**Problem to work on:** When you reach the line that contains "H-tree depth: 3" in the data below, start reproducing lines exactly, and stop after the line that contains "worst max-delay path: rst".

[Collected data]
»»

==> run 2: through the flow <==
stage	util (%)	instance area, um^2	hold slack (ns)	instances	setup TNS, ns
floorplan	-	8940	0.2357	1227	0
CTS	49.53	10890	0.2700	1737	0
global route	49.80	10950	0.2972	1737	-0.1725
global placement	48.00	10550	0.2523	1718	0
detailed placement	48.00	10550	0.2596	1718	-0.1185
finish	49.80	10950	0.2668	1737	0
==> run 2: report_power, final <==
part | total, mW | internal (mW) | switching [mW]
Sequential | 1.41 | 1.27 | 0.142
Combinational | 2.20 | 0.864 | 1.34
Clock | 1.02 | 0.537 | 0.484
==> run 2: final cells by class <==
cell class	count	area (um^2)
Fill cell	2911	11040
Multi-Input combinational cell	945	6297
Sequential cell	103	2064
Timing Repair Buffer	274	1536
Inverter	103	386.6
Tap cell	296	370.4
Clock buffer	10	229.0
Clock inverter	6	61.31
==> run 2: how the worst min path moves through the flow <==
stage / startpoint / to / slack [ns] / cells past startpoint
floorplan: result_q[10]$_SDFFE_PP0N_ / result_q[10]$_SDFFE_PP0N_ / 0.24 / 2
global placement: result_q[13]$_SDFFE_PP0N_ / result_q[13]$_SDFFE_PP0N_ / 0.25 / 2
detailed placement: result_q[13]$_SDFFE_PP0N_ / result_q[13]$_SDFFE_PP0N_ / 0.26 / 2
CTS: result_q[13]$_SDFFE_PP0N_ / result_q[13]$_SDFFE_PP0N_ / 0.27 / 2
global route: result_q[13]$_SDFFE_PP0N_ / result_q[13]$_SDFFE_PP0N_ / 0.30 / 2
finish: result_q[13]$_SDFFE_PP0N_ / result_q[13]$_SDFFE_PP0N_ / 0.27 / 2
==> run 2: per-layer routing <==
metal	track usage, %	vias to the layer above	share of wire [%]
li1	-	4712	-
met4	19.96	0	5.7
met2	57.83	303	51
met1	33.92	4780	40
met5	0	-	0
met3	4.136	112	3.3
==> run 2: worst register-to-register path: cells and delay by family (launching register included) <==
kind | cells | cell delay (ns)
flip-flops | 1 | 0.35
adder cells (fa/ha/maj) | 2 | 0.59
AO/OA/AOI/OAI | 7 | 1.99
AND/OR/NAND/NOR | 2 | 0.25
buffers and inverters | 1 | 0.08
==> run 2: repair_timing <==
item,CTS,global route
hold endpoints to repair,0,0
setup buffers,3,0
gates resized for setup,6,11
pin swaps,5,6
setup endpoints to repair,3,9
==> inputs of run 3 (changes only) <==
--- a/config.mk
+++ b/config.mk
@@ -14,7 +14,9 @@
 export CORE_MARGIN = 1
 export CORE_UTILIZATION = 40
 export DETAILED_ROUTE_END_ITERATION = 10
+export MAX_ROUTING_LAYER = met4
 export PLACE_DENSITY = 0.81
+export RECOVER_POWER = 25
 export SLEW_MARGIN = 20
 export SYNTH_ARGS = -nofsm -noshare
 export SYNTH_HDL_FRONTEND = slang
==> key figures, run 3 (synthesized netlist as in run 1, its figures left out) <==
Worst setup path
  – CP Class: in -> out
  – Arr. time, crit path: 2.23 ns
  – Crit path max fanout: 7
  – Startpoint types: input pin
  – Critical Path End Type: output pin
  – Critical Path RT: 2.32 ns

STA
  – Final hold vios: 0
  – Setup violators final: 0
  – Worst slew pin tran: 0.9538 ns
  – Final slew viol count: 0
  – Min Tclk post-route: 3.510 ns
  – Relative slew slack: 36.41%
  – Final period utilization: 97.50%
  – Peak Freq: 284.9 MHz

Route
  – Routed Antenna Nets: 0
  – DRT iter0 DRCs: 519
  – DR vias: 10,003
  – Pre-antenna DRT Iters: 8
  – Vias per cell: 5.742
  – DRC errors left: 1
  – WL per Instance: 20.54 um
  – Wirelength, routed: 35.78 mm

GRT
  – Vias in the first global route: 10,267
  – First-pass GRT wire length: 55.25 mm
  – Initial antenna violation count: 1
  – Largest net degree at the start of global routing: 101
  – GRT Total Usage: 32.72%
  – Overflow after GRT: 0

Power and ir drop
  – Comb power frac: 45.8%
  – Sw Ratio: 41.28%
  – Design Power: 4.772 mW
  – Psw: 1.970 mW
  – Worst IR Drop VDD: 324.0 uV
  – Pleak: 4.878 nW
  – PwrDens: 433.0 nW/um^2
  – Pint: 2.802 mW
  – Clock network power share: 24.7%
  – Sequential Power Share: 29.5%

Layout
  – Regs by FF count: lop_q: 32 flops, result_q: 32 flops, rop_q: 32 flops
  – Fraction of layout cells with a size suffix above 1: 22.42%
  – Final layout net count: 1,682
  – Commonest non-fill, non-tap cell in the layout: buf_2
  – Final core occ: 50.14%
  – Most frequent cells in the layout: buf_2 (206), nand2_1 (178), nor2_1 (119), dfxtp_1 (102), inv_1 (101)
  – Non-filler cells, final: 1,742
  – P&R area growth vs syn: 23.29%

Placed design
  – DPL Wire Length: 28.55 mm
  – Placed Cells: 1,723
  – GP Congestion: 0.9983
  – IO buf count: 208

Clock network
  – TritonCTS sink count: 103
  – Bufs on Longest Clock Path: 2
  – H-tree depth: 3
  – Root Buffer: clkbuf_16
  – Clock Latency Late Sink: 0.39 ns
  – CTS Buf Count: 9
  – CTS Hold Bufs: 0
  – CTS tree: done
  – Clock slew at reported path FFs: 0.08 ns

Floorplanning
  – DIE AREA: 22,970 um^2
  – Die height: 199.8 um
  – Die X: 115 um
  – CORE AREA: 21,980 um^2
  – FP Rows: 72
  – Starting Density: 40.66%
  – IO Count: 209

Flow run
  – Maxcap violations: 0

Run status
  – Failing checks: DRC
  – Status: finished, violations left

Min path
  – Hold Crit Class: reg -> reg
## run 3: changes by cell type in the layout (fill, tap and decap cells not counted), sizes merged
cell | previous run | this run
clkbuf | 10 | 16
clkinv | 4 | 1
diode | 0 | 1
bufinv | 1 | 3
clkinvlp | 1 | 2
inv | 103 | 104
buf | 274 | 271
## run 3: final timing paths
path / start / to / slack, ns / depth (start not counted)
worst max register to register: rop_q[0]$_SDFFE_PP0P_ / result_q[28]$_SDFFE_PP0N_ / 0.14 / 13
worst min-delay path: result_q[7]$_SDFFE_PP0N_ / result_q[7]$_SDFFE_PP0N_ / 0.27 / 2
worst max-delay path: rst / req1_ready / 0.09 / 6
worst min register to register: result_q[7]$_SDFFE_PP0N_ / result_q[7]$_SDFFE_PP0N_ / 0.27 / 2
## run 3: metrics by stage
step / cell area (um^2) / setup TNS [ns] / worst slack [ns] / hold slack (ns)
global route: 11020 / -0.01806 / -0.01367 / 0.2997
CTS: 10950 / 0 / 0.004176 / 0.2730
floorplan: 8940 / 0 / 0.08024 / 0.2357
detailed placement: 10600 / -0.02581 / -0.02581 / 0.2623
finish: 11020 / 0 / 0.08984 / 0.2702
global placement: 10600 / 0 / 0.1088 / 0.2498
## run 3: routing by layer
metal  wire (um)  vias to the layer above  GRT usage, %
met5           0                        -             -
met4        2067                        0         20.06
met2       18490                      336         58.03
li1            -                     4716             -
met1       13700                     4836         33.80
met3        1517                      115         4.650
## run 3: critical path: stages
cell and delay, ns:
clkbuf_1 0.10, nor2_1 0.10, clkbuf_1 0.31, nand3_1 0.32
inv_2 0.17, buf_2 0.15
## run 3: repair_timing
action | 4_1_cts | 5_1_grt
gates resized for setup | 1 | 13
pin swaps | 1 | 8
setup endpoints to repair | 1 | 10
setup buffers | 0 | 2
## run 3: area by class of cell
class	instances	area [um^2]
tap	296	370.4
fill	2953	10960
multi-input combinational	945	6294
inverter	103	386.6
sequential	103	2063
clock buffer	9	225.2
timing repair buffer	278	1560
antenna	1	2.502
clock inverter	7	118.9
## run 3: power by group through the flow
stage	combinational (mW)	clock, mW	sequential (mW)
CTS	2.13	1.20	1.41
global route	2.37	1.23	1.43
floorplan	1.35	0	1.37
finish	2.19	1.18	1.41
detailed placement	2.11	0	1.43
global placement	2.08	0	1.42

««

**Answer for this exercise:**
  – H-tree depth: 3
  – Root Buffer: clkbuf_16
  – Clock Latency Late Sink: 0.39 ns
  – CTS Buf Count: 9
  – CTS Hold Bufs: 0
  – CTS tree: done
  – Clock slew at reported path FFs: 0.08 ns

Floorplanning
  – DIE AREA: 22,970 um^2
  – Die height: 199.8 um
  – Die X: 115 um
  – CORE AREA: 21,980 um^2
  – FP Rows: 72
  – Starting Density: 40.66%
  – IO Count: 209

Flow run
  – Maxcap violations: 0

Run status
  – Failing checks: DRC
  – Status: finished, violations left

Min path
  – Hold Crit Class: reg -> reg
## run 3: changes by cell type in the layout (fill, tap and decap cells not counted), sizes merged
cell | previous run | this run
clkbuf | 10 | 16
clkinv | 4 | 1
diode | 0 | 1
bufinv | 1 | 3
clkinvlp | 1 | 2
inv | 103 | 104
buf | 274 | 271
## run 3: final timing paths
path / start / to / slack, ns / depth (start not counted)
worst max register to register: rop_q[0]$_SDFFE_PP0P_ / result_q[28]$_SDFFE_PP0N_ / 0.14 / 13
worst min-delay path: result_q[7]$_SDFFE_PP0N_ / result_q[7]$_SDFFE_PP0N_ / 0.27 / 2
worst max-delay path: rst / req1_ready / 0.09 / 6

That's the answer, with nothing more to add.